How to design a Randomized Comparative Experiment • Randomly split the subjects into two groups: • control group – receives no treatment • treatment group – receives treatment • Compare the results. • Both will be equally affected by Placebo effect, so the difference between the groups shows whether the treatment works.
How to interpret results of an experiment • Observe outcomes for treatment and control groups. • If outcomes are different enough so that we can say that this difference would rarely occur by chance, we conclude that the difference is statistically significant.
Population vs. Sample • Population is the entire group of individuals about which we want information. • Sample is a part of population from which we actually collect information. • Based on the sample, we make conclusion about the whole population.
Parameter vs.
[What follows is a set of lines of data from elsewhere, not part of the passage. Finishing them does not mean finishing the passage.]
`src/verilog/pcie_rx_params.svh`:
```
/* Bus widths, TLP header field positions, FMT/TYPE codes
   and user BAR indices for the receive engine */
`ifndef PCIE_RX_PARAMS_SVH
`define PCIE_RX_PARAMS_SVH

// Local-link core widths
`define TRN_DW     64       // Receive data
`define TRN_BAR_W  7        // BAR hit vector
`define USR_ADR_W  8        // User register address

//------------------------------------------------------------
// First header qword (DW0 in 63:32, DW1 in 31:0)
//------------------------------------------------------------
`define HDR_FT_HI    62     // FMT[1:0] + TYPE[4:0]
`define HDR_FT_LO    56
`define HDR_TC_HI    54     // Traffic class
`define HDR_TC_LO    52
`define HDR_TD_BIT   47     // Digest present
`define HDR_EP_BIT   46     // Poisoned
`define HDR_ATTR_HI  45
`define HDR_ATTR_LO  44
`define HDR_LEN_HI   41     // Payload length in DW
`define HDR_LEN_LO   32
`define HDR_RID_HI   31     // Requester ID
`define HDR_RID_LO   16
`define HDR_TAG_HI   15
`define HDR_TAG_LO   8
`define HDR_BE_HI    7      // Last/first DW byte enables
`define HDR_BE_LO    0

// Second qword: address DW then payload DW
`define QW1_ADR_HI   63     // ADDR[31:2]
`define QW1_ADR_LO   34
`define QW1_DAT_HI   31
`define QW1_DAT_LO   0

//------------------------------------------------------------
// FMT/TYPE codes, 3DW header only
//------------------------------------------------------------
`define FMT_TYPE_MWR32   7'b10_00000   // With data
`define FMT_TYPE_MRD32   7'b00_00000
`define FMT_TYPE_IOWR32  7'b10_00010   // With data
`define FMT_TYPE_IORD32  7'b00_00010

`define HDR_LEN_ONE  10'd1  // Only 1DW requests served

// User BARs in the hit vector
`define BAR_USR0  0
`define BAR_USR1  1

`endif

```
`src/verilog/pcie_rx_pkg.sv`:
```
/* Receive engine types: beat, completion descriptor,
   user register port, packet kind and FSM state */
`include "pcie_rx_params.svh"

package pcie_rx_pkg;

  //------------------------------------------------------------
  // One local-link receive beat, controls active low
  //------------------------------------------------------------
  typedef struct packed {
    logic [`TRN_DW-1:0] rd;         // Data qword
    logic               sof_n;      // Start of packet
    logic               eof_n;      // End of packet
    logic               src_rdy_n;  // Core presents valid data
    logic               src_dsc_n;  // Core aborts packet
  } trn_rx_t;

  // Fields the TX engine needs to build Cpl/CplD
  typedef struct packed {
    logic [6:0]  fmt_type;
    logic [2:0]  tc;                // Traffic class
    logic        td;                // Digest
    logic        ep;                // Poisoned
    logic [1:0]  attr;
    logic [9:0]  len;               // Always 1DW here
    logic [15:0] rid;               // Requester ID
    logic [7:0]  tag;
    logic [7:0]  be;                // Byte enables
  } req_desc_t;

  // User register side
  typedef struct packed {
    logic [`USR_ADR_W-1:0] adr;     // Byte address
    logic [31:0]           din;     // Write data, swapped
    logic                  wr;      // One-cycle write
    logic                  rd;      // One-cycle read
  } usr_reg_t;

  //------------------------------------------------------------
  // Packet classification
  //------------------------------------------------------------
  typedef enum logic [2:0] {
    TLP_NONE = 3'd0,                // Ignored packet
    TLP_MWR  = 3'd1,
    TLP_MRD  = 3'd2,
    TLP_IOWR = 3'd3,
    TLP_IORD = 3'd4
  } tlp_kind_e;

  // Target FSM states
  typedef enum logic [2:0] {
    ST_IDLE     = 3'd0,             // Wait for SOF
    ST_QW1      = 3'd1,             // Wait for EOF qword
    ST_WR_END   = 3'd2,             // MWr tail, no completion
    ST_RD_WAIT1 = 3'd3,             // Read strobe cycle
    ST_CPL_WAIT = 3'd4              // Hold until TX done
  } rx_state_e;

endpackage

```
`src/verilog/pcie_rx.sv`:
```
/* PCIe receive engine top, target side: header decode,
   packet FSM and user register port */
`timescale 1ns/10ps
`include "pcie_rx_params.svh"

module pcie_rx (
  input  logic                             clk,
  input  logic                             rst_n,
  // Local-link receive from the core
  input  pcie_rx_pkg::trn_rx_t             trn_rx_i,
  input  logic [`TRN_BAR_W-1:0]            trn_rbar_hit_n_i,
  output logic                             trn_rdst_rdy_n_o,
  // User registers
  output pcie_rx_pkg::usr_reg_t            usr_reg_o,
  // Completion request to the TX engine
  output logic [`QW1_ADR_HI-`QW1_ADR_LO:0] req_addr_o,
  output pcie_rx_pkg::req_desc_t           req_desc_o,
  output logic                             req_compl_o,
  input  logic                             compl_done_i
);

  import pcie_rx_pkg::*;

  tlp_kind_e tlp_kind;   // Kind of the SOF qword on the bus
  logic      hdr_load;
  logic      qw1_take;
  logic      is_write;

  //------------------------------------------------------------
  // Header decode
  //------------------------------------------------------------
  rx_hdr_decode u_hdr_decode (
    .clk        (clk),
    .rst_n      (rst_n),
    .trn_rd_i   (trn_rx_i.rd),
    .hdr_load_i (hdr_load),
    .tlp_kind_o (tlp_kind),
    .req_desc_o (req_desc_o)
  );

  // Packet sequencing and completion handshake
  rx_target_fsm u_target_fsm (
    .clk              (clk),
    .rst_n            (rst_n),
    .trn_rx_i         (trn_rx_i),
    .tlp_kind_i       (tlp_kind),
    .compl_done_i     (compl_done_i),
    .hdr_load_o       (hdr_load),
    .qw1_take_o       (qw1_take),
    .is_write_o       (is_write),
    .trn_rdst_rdy_n_o (trn_rdst_rdy_n_o),
    .req_compl_o      (req_compl_o)
  );

  //------------------------------------------------------------
  // User register access
  //------------------------------------------------------------
  usr_reg_port u_usr_reg_port (
    .clk              (clk),
    .rst_n            (rst_n),
    .trn_rd_i         (trn_rx_i.rd),
    .trn_rbar_hit_n_i (trn_rbar_hit_n_i),
    .qw1_take_i       (qw1_take),
    .is_write_i       (is_write),
    .usr_reg_o        (usr_reg_o),
    .req_addr_o       (req_addr_o)
  );

endmodule

```
`src/verilog/rx_hdr_decode.sv`:
```
/* First header qword classifier and completion descriptor register */
`timescale 1ns/10ps
`include "pcie_rx_params.svh"

module rx_hdr_decode (
  input  logic                   clk,
  input  logic                   rst_n,
  input  logic [`TRN_DW-1:0]     trn_rd_i,     // Header qword at SOF
  input  logic                   hdr_load_i,   // Capture descriptor
  output pcie_rx_pkg::tlp_kind_e tlp_kind_o,
  output pcie_rx_pkg::req_desc_t req_desc_o
);

  import pcie_rx_pkg::*;

  logic [6:0] fmt_type;
  logic [9:0] hdr_len;
  logic       len_ok;
  req_desc_t  desc_d;

  assign fmt_type = trn_rd_i[`HDR_FT_HI:`HDR_FT_LO];
  assign hdr_len  = trn_rd_i[`HDR_LEN_HI:`HDR_LEN_LO];
  assign len_ok   = (hdr_len == `HDR_LEN_ONE);   // 1DW payload only

  //------------------------------------------------------------
  // Classification
  //------------------------------------------------------------
  always_comb
  begin
    tlp_kind_o = TLP_NONE;
    if (len_ok)
    begin
      case (fmt_type)
        `FMT_TYPE_MWR32  : tlp_kind_o = TLP_MWR;
        `FMT_TYPE_MRD32  : tlp_kind_o = TLP_MRD;
        `FMT_TYPE_IOWR32 : tlp_kind_o = TLP_IOWR;
        `FMT_TYPE_IORD32 : tlp_kind_o = TLP_IORD;
        default          : tlp_kind_o = TLP_NONE;  // Cpl, 4DW, msg...
      endcase
    end
  end

  //------------------------------------------------------------
  // Descriptor fields straight from the header
  //------------------------------------------------------------
  always_comb
  begin
    desc_d.fmt_type = fmt_type;
    desc_d.tc       = trn_rd_i[`HDR_TC_HI:`HDR_TC_LO];
    desc_d.td       = trn_rd_i[`HDR_TD_BIT];
    desc_d.ep       = trn_rd_i[`HDR_EP_BIT];
    desc_d.attr     = trn_rd_i[`HDR_ATTR_HI:`HDR_ATTR_LO];
    desc_d.len      = hdr_len;
    desc_d.rid      = trn_rd_i[`HDR_RID_HI:`HDR_RID_LO];
    desc_d.tag      = trn_rd_i[`HDR_TAG_HI:`HDR_TAG_LO];
    desc_d.be       = trn_rd_i[`HDR_BE_HI:`HDR_BE_LO];   // Last/first DW BE
  end

  // Held until the next request that needs a completion
  always_ff @(posedge clk or negedge rst_n)
  begin
    if (!rst_n)
    begin
      req_desc_o <= '0;
    end
    else if (hdr_load_i)
    begin
      req_desc_o <= desc_d;
    end
  end

endmodule

```
`src/verilog/rx_target_fsm.sv`:
```
/* Target packet FSM: destination ready, header and qword capture
   strobes, completion request handshake with the TX engine */
`timescale 1ns/10ps

module rx_target_fsm (
  input  logic                   clk,
  input  logic                   rst_n,
  input  pcie_rx_pkg::trn_rx_t   trn_rx_i,
  input  pcie_rx_pkg::tlp_kind_e tlp_kind_i,       // From header decode
  input  logic                   compl_done_i,     // TX sent the Cpl/CplD
  output logic                   hdr_load_o,       // Capture descriptor
  output logic                   qw1_take_o,       // Capture addr/data
  output logic                   is_write_o,       // Packet carried data
  output logic                   trn_rdst_rdy_n_o,
  output logic                   req_compl_o
);

  import pcie_rx_pkg::*;

  rx_state_e state;
  logic      rdst_rdy_n;    // Registered ready, active low
  logic      req_compl;
  logic      is_write;      // MWr or IOWr
  logic      need_cpl;      // MRd, IOWr or IORd
  logic      beat_ok;       // Beat accepted this edge
  logic      sof_ok;
  logic      eof_ok;
  logic      kind_ok;       // Recognised request
  logic      kind_cpl;      // Recognised and needs completion

  //------------------------------------------------------------
  // Beat qualification
  //------------------------------------------------------------
  assign beat_ok = !trn_rx_i.src_rdy_n && !rdst_rdy_n && trn_rx_i.src_dsc_n;
  assign sof_ok  = beat_ok && !trn_rx_i.sof_n;
  assign eof_ok  = beat_ok && !trn_rx_i.eof_n;

  assign kind_ok  = (tlp_kind_i != TLP_NONE);
  assign kind_cpl = kind_ok && (tlp_kind_i != TLP_MWR);

  // Descriptor only for requests answered by a completion
  assign hdr_load_o = (state == ST_IDLE) && sof_ok && kind_cpl;
  assign qw1_take_o = (state == ST_QW1) && eof_ok;

  assign is_write_o       = is_write;
  assign trn_rdst_rdy_n_o = rdst_rdy_n;
  assign req_compl_o      = req_compl;

  //------------------------------------------------------------
  // State register and outputs
  //------------------------------------------------------------
  always_ff @(posedge clk or negedge rst_n)
  begin
    if (!rst_n)
    begin
      state      <= ST_IDLE;
      rdst_rdy_n <= 1'b0;             // Ready out of reset
      req_compl  <= 1'b0;
      is_write   <= 1'b0;
      need_cpl   <= 1'b0;
    end
    else
    begin
      case (state)

        ST_IDLE :
        begin
          if (sof_ok && kind_ok)
          begin
            is_write <= (tlp_kind_i == TLP_MWR) || (tlp_kind_i == TLP_IOWR);
            need_cpl <= kind_cpl;
            state    <= ST_QW1;
          end
        end

        ST_QW1 :
        begin
          if (!trn_rx_i.src_dsc_n)
          begin
            state <= ST_IDLE;         // Aborted by core, drop packet
          end
          else if (eof_ok)
          begin
            rdst_rdy_n <= 1'b1;       // Stall the bus for the tail
            if (!is_write)
              state <= ST_RD_WAIT1;
            else if (need_cpl)
            begin
              req_compl <= 1'b1;      // IOWr asks at once
              state     <= ST_CPL_WAIT;
            end
            else
              state <= ST_WR_END;
          end
        end

        // MWr: one stall cycle, then ready again
        ST_WR_END :
        begin
          rdst_rdy_n <= 1'b0;
          state      <= ST_IDLE;
        end

        // Read strobe is out, request the CplD after it
        ST_RD_WAIT1 :
        begin
          req_compl <= 1'b1;
          state     <= ST_CPL_WAIT;
        end

        ST_CPL_WAIT :
        begin
          if (compl_done_i)
          begin
            req_compl  <= 1'b0;
            rdst_rdy_n <= 1'b0;       // Release the bus
            state      <= ST_IDLE;
          end
        end

        default :
        begin
          req_compl  <= 1'b0;
          rdst_rdy_n <= 1'b0;
          state      <= ST_IDLE;
        end

      endcase
    end
  end

endmodule

```
`src/verilog/usr_reg_port.sv`:
```
/* User register port: address/data capture from the second qword,
   BAR-gated write and read strobes */
`timescale 1ns/10ps
`include "pcie_rx_params.svh"

module usr_reg_port (
  input  logic                            clk,
  input  logic                            rst_n,
  input  logic [`TRN_DW-1:0]              trn_rd_i,
  input  logic [`TRN_BAR_W-1:0]           trn_rbar_hit_n_i,  // Active low hits
  input  logic                            qw1_take_i,        // EOF qword accepted
  input  logic                            is_write_i,
  output pcie_rx_pkg::usr_reg_t           usr_reg_o,
  output logic [`QW1_ADR_HI-`QW1_ADR_LO:0] req_addr_o        // ADDR[31:2]
);

  logic        bar_usr;     // BAR 0 or 1 hit
  logic [31:0] dat_q;
  logic [31:0] dat_swap;
  logic        wr_q;
  logic        rd_q;

  assign bar_usr = !trn_rbar_hit_n_i[`BAR_USR0] || !trn_rbar_hit_n_i[`BAR_USR1];

  //------------------------------------------------------------
  // Address and strobes
  //------------------------------------------------------------
  always_ff @(posedge clk or negedge rst_n)
  begin
    if (!rst_n)
    begin
      req_addr_o <= '0;
      wr_q       <= 1'b0;
      rd_q       <= 1'b0;
    end
    else
    begin
      if (qw1_take_i)
        req_addr_o <= trn_rd_i[`QW1_ADR_HI:`QW1_ADR_LO];
      // Single-cycle pulses, dropped on a BAR miss
      wr_q <= qw1_take_i && is_write_i && bar_usr;
      rd_q <= qw1_take_i && !is_write_i && bar_usr;
    end
  end

  // Payload DW, meaningful for writes only
  always_ff @(posedge clk)
  begin
    if (qw1_take_i)
      dat_q <= trn_rd_i[`QW1_DAT_HI:`QW1_DAT_LO];
  end

  // Link delivers byte 0 in the top lane
  assign dat_swap = {dat_q[7:0], dat_q[15:8], dat_q[23:16], dat_q[31:24]};

  //------------------------------------------------------------
  // Register port, DW-aligned byte address
  //------------------------------------------------------------
  assign usr_reg_o = '{
    adr : {req_addr_o[`USR_ADR_W-3:0], 2'b00},
    din : dat_swap,
    wr  : wr_q,
    rd  : rd_q
  };

endmodule
```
Statistic • A Parameter is the number that describes the population. • A Statistic is a number that describes the sample. • We use statistics to estimate parameters.
Sampling Distribution • The result of your study is a statistic, which can vary from sample to sample • Sampling Distribution of a statistic is the distribution of values taken by the statistic in all possible samples of the same size from the same population • Estimate=True Parameter + Sampling Error
Bias and variability • A statistic is biased if the mean of the sampling distribution is not equal to the true value of the parameter being estimated. • Variability of a statistic is the spread of sampling distribution. • Bias does not go away with larger samples. • Variability goes away with larger samples.